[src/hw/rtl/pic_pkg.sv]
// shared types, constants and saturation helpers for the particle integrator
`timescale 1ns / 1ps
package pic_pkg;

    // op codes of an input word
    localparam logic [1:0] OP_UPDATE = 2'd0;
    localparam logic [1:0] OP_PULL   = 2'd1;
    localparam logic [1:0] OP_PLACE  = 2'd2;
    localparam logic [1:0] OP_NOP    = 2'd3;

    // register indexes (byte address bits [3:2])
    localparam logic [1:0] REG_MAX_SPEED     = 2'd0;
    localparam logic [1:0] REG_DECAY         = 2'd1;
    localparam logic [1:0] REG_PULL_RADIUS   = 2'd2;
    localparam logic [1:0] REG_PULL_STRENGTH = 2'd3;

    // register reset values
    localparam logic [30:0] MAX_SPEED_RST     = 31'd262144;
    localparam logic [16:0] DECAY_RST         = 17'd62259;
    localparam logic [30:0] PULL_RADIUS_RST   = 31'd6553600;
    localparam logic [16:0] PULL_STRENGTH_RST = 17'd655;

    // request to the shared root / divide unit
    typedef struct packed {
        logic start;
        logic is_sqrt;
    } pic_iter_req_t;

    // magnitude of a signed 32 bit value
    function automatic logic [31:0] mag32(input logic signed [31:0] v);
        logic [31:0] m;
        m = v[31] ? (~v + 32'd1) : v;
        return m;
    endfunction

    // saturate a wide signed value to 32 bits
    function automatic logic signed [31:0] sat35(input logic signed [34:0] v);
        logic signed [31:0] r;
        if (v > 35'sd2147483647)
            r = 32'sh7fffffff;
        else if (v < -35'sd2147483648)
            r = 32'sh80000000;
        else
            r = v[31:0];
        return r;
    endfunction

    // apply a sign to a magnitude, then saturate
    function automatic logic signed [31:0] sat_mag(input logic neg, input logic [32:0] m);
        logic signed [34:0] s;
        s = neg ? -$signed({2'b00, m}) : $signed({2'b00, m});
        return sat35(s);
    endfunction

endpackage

* * *

- Directions for this task
All lines from the one with "r = 32'sh7fffffff;" through the end of the data must be repeated exactly, and nothing else may be repeated.

- Answer to this problem
            r = 32'sh7fffffff;
        else if (v < -35'sd2147483648)
            r = 32'sh80000000;
        else
            r = v[31:0];
        return r;
    endfunction

    // apply a sign to a magnitude, then saturate
    function automatic logic signed [31:0] sat_mag(input logic neg, input logic [32:0] m);
        logic signed [34:0] s;
        s = neg ? -$signed({2'b00, m}) : $signed({2'b00, m});
        return sat35(s);
    endfunction

endpackage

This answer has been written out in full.